What the exercise asks.
Transcribe the lines from the start of the data below through the line with "export CORE_MARGIN = 5", word for word and nothing more.

Records for this task.
###
==> config.mk <==
export PLATFORM = sky130hd
export DESIGN_NAME = stream_sel_rr_flat
export DESIGN_NICKNAME = d
export VERILOG_FILES = /design/src/rtl/stream_sel_rr_if.sv /design/src/rtl/stream_sel_rr.sv /design/src/flat_wrapper.sv
export SDC_FILE = /design/constraint.sdc
export NUM_CORES = 1
export LEC_CHECK = 0
export BUFFER_PORTS_ARGS = -buffer_cell sky130_fd_sc_hd__buf_4
export CORE_MARGIN = 5
export CORE_UTILIZATION = 54
export DETAILED_ROUTE_END_ITERATION = 10
export PLACE_DENSITY = 0.84
export SYNTH_ARGS = -nofsm -noshare
export SYNTH_HDL_FRONTEND = slang
export SYNTH_SLANG_ARGS = --single-unit
==> constraint.sdc <==
create_clock -name clk -period 4.38 [get_ports clk]
set_input_delay 0.219 -clock clk [delete_from_list [all_inputs] [get_ports clk]]
set_output_delay 0.219 -clock clk [all_outputs]
set_load 0.05 [all_outputs]
==> src/rtl/shift_unit_if.sv <==
// Bundle of the two requester channels and the result channel of the shared
// shift unit. The clients and consumer drive "master"; the arbiter uses "slave".
interface shift_unit_if;
    logic        req0_valid;
    logic        req0_ready;
    logic [31:0] req0_data;
    logic [4:0]  req0_shamt;
    logic [1:0]  req0_op;

    logic        req1_valid;
    logic        req1_ready;
    logic [31:0] req1_data;
    logic [4:0]  req1_shamt;
    logic [1:0]  req1_op;

    logic        out_valid;
    logic        out_ready;
    logic [31:0] out_result;
    logic        out_id;
    logic        out_err;

    modport master (
        output req0_valid, req0_data, req0_shamt, req0_op,
        output req1_valid, req1_data, req1_shamt, req1_op,
        output out_ready,
        input  req0_ready, req1_ready,
        input  out_valid, out_result, out_id, out_err
    );

    modport slave (
        input  req0_valid, req0_data, req0_shamt, req0_op,
        input  req1_valid, req1_data, req1_shamt, req1_op,
        input  out_ready,
        output req0_ready, req1_ready,
        output out_valid, out_result, out_id, out_err
    );
endinterface

==> src/rtl/shift_unit_arbiter.sv <==
// Shares one 32-bit SLL/SRL/SRA datapath between two requesters.
// Round-robin grant in S_IDLE, one registered shift cycle in S_EXEC, and the
// tagged result held in S_DONE until the consumer takes it.
module shift_unit_arbiter (
    input  logic         clk,
    input  logic         rst,
    shift_unit_if.slave  bus
);
    localparam int N   = 32;
    localparam int SHW = $clog2(N);

    typedef enum logic [1:0] {
        S_IDLE = 2'd0,
        S_EXEC = 2'd1,
        S_DONE = 2'd2
    } state_t;

    state_t           state_q, state_d;
    logic             last_grant_q, last_grant_d;
    logic [N-1:0]     data_q, data_d;
    logic [SHW-1:0]   shamt_q, shamt_d;
    logic [1:0]       op_q, op_d;
    logic             id_q, id_d;
    logic [N-1:0]     out_result_q, out_result_d;
    logic             out_id_q, out_id_d;
    logic             out_err_q, out_err_d;

    logic             grant_any;
    logic             grant_id;
    logic [N-1:0]     sll_res;
    logic [N-1:0]     srl_res;
    logic [N-1:0]     sra_res;
    logic [N-1:0]     shift_sel;

    // Round-robin pick: a lone requester wins; on a tie the one not served last wins.
    always_comb begin
        grant_any = bus.req0_valid | bus.req1_valid;
        if (bus.req0_valid && bus.req1_valid) begin
            grant_id = ~last_grant_q;
        end else begin
            grant_id = bus.req1_valid;
        end
    end

    // The three shifters always look at the captured operands; op selects one.
    assign sll_res = data_q << shamt_q;
    assign srl_res = data_q >> shamt_q;
    assign sra_res = $unsigned($signed(data_q) >>> shamt_q);

    // Op decode; the illegal encoding passes the operand through untouched.
    always_comb begin
        case (op_q)
            2'b00:   shift_sel = sll_res;
            2'b01:   shift_sel = srl_res;
            2'b11:   shift_sel = sra_res;
            default: shift_sel = data_q;
        endcase
    end

    // Next-state, capture and result loading; ready is combinational and only in idle.
    always_comb begin
        state_d       = state_q;
        last_grant_d  = last_grant_q;
        data_d        = data_q;
        shamt_d       = shamt_q;
        op_d          = op_q;
        id_d          = id_q;
        out_result_d  = out_result_q;
        out_id_d      = out_id_q;
        out_err_d     = out_err_q;
        bus.req0_ready = 1'b0;
        bus.req1_ready = 1'b0;

        case (state_q)
            S_IDLE: begin
                if (grant_any && !rst) begin
                    bus.req0_ready = ~grant_id;
                    bus.req1_ready = grant_id;
                    data_d         = grant_id ? bus.req1_data  : bus.req0_data;
                    shamt_d        = grant_id ? bus.req1_shamt : bus.req0_shamt;
                    op_d           = grant_id ? bus.req1_op    : bus.req0_op;
                    id_d           = grant_id;
                    last_grant_d   = grant_id;
                    state_d        = S_EXEC;
                end
            end
            S_EXEC: begin
                out_result_d = shift_sel;
                out_id_d     = id_q;
                out_err_d    = (op_q == 2'b10);
                state_d      = S_DONE;
            end
            S_DONE: begin
                if (bus.out_ready) begin
                    state_d = S_IDLE;
                end
            end
            default: state_d = S_IDLE;
        endcase
    end

    // State and datapath registers; reset discards any in-flight operation.
    always_ff @(posedge clk or posedge rst) begin
        if (rst) begin
            state_q      <= S_IDLE;
            last_grant_q <= 1'b1;
            data_q       <= '0;
            shamt_q      <= '0;
            op_q         <= '0;
            id_q         <= 1'b0;
            out_result_q <= '0;
            out_id_q     <= 1'b0;
            out_err_q    <= 1'b0;
        end else begin
            state_q      <= state_d;
            last_grant_q <= last_grant_d;
            data_q       <= data_d;
            shamt_q      <= shamt_d;
            op_q         <= op_d;
            id_q         <= id_d;
            out_result_q <= out_result_d;
            out_id_q     <= out_id_d;
            out_err_q    <= out_err_d;
        end
    end

    assign bus.out_valid  = (state_q == S_DONE);
    assign bus.out_result = out_result_q;
    assign bus.out_id     = out_id_q;
    assign bus.out_err    = out_err_q;
endmodule
===== src/rtl/mem_sub_unit_arbiter.sv =====
// Round-robin arbiter sharing one memory sub-unit among NUM_REQ requesters, with in-order read-return routing.
// Latency: requests forward to the responder in the same cycle; read data returns to its owner in the same cycle it arrives.
// Backpressure: req_ready falls when mem_ready is low or MAX_INFLIGHT reads are outstanding; a same-cycle return does not lift full.
module mem_sub_unit_arbiter #(
  parameter int NUM_REQ      = 2,
  parameter int MAX_INFLIGHT = 4
) (
  input  logic                   clk,
  input  logic                   rst,
  input  logic [NUM_REQ-1:0]     req_new_request,
  input  logic [NUM_REQ*32-1:0]  req_addr,
  input  logic [NUM_REQ*32-1:0]  req_data_in,
  input  logic [NUM_REQ-1:0]     req_re,
  input  logic [NUM_REQ-1:0]     req_we,
  input  logic [NUM_REQ*4-1:0]   req_be,
  output logic [NUM_REQ-1:0]     req_ready,
  output logic [NUM_REQ-1:0]     req_data_valid,
  output logic [31:0]            req_data_out,
  output logic                   mem_new_request,
  output logic                   mem_re,
  output logic                   mem_we,
  output logic [31:0]            mem_addr,
  output logic [31:0]            mem_data_in,
  output logic [3:0]             mem_be,
  input  logic                   mem_ready,
  input  logic                   mem_data_valid,
  input  logic [31:0]            mem_data_out,
  output logic                   idle,
  output logic                   protocol_error
);

  localparam int PW = (NUM_REQ > 1) ? $clog2(NUM_REQ) : 1;
  localparam int AW = $clog2(MAX_INFLIGHT);
  localparam int CW = AW + 1;
  localparam logic [CW-1:0] FULL_CNT = CW'(MAX_INFLIGHT);

  logic [PW-1:0] rr_ptr_q, rr_ptr_d;
  logic [CW-1:0] count_q, count_d;
  logic [AW-1:0] wr_ptr_q, wr_ptr_d;
  logic [AW-1:0] rd_ptr_q, rd_ptr_d;
  logic          protocol_error_q, protocol_error_d;
  logic [PW-1:0] owner_q [MAX_INFLIGHT];
  logic [PW-1:0] owner_d [MAX_INFLIGHT];

  logic          full;
  logic          can_accept;
  logic          grant_vld;
  logic [PW-1:0] grant_idx;
  logic          push;
  logic          pop;

  assign full       = (count_q == FULL_CNT);
  assign can_accept = mem_ready & ~full;

  // Walk requesters in round-robin order from rr_ptr; each one is ready only if nobody ahead of it is strobing.
  always_comb begin
    logic          blocked;
    logic [PW:0]   sum;
    logic [PW-1:0] idx;
    req_ready = '0;
    grant_vld = 1'b0;
    grant_idx = '0;
    blocked   = 1'b0;
    sum       = '0;
    idx       = '0;
    for (int k = 0; k < NUM_REQ; k++) begin
      sum = {1'b0, rr_ptr_q} + (PW+1)'(k);
      if (sum >= (PW+1)'(NUM_REQ)) sum = sum - (PW+1)'(NUM_REQ);
      idx = sum[PW-1:0];
      req_ready[idx] = can_accept & ~blocked;
      if (req_new_request[idx] && can_accept && !blocked) begin
        grant_vld = 1'b1;
        grant_idx = idx;
      end
      blocked = blocked | req_new_request[idx];
    end
  end

  // Forward the winner's fields straight through to the responder; outputs are zero when nothing is granted.
  always_comb begin
    mem_new_request = grant_vld;
    mem_re          = 1'b0;
    mem_we          = 1'b0;
    mem_addr        = '0;
    mem_data_in     = '0;
    mem_be          = '0;
    for (int i = 0; i < NUM_REQ; i++) begin
      if (grant_vld && grant_idx == PW'(i)) begin
        mem_re      = req_re[i];
        mem_we      = req_we[i];
        mem_addr    = req_addr[i*32 +: 32];
        mem_data_in = req_data_in[i*32 +: 32];
        mem_be      = req_be[i*4 +: 4];
      end
    end
  end

  // Return routing: the FIFO head names the owner of the data arriving now; a return with nothing outstanding is an error.
  always_comb begin
    pop            = mem_data_valid && (count_q != '0);
    req_data_valid = '0;
    if (pop) req_data_valid[owner_q[rd_ptr_q]] = 1'b1;
    req_data_out   = mem_data_out;
    idle           = (count_q == '0);
    protocol_error = protocol_error_q;
  end

  // Next-state: pointer advance, owner FIFO push/pop (read-and-write requests count as reads), sticky error.
  always_comb begin
    push             = grant_vld & mem_re;
    rr_ptr_d         = rr_ptr_q;
    count_d          = count_q;
    wr_ptr_d         = wr_ptr_q;
    rd_ptr_d         = rd_ptr_q;
    owner_d          = owner_q;
    protocol_error_d = protocol_error_q | (mem_data_valid & (count_q == '0));
    if (grant_vld) begin
      if (grant_idx == PW'(NUM_REQ - 1)) rr_ptr_d = '0;
      else                               rr_ptr_d = grant_idx + PW'(1);
    end
    if (push) begin
      owner_d[wr_ptr_q] = grant_idx;
      wr_ptr_d          = wr_ptr_q + AW'(1);
    end
    if (pop) rd_ptr_d = rd_ptr_q + AW'(1);
    if (push && !pop)      count_d = count_q + CW'(1);
    else if (pop && !push) count_d = count_q - CW'(1);
  end

  // Control state with synchronous active-low reset; reset drops every outstanding owner entry.
  always_ff @(posedge clk) begin
    if (!rst) begin
      rr_ptr_q         <= '0;
      count_q          <= '0;
      wr_ptr_q         <= '0;
      rd_ptr_q         <= '0;
      protocol_error_q <= 1'b0;
    end else begin
      rr_ptr_q         <= rr_ptr_d;
      count_q          <= count_d;
      wr_ptr_q         <= wr_ptr_d;
      rd_ptr_q         <= rd_ptr_d;
      protocol_error_q <= protocol_error_d;
    end
  end

  // Owner storage needs no reset: entries are only read below the registered count.
  always_ff @(posedge clk) begin
    owner_q <= owner_d;
  end

endmodule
###
Result of this exercise.
==> config.mk <==
export PLATFORM = sky130hd
export DESIGN_NAME = stream_sel_rr_flat
export DESIGN_NICKNAME = d
export VERILOG_FILES = /design/src/rtl/stream_sel_rr_if.sv /design/src/rtl/stream_sel_rr.sv /design/src/flat_wrapper.sv
export SDC_FILE = /design/constraint.sdc
export NUM_CORES = 1
export LEC_CHECK = 0
export BUFFER_PORTS_ARGS = -buffer_cell sky130_fd_sc_hd__buf_4
export CORE_MARGIN = 5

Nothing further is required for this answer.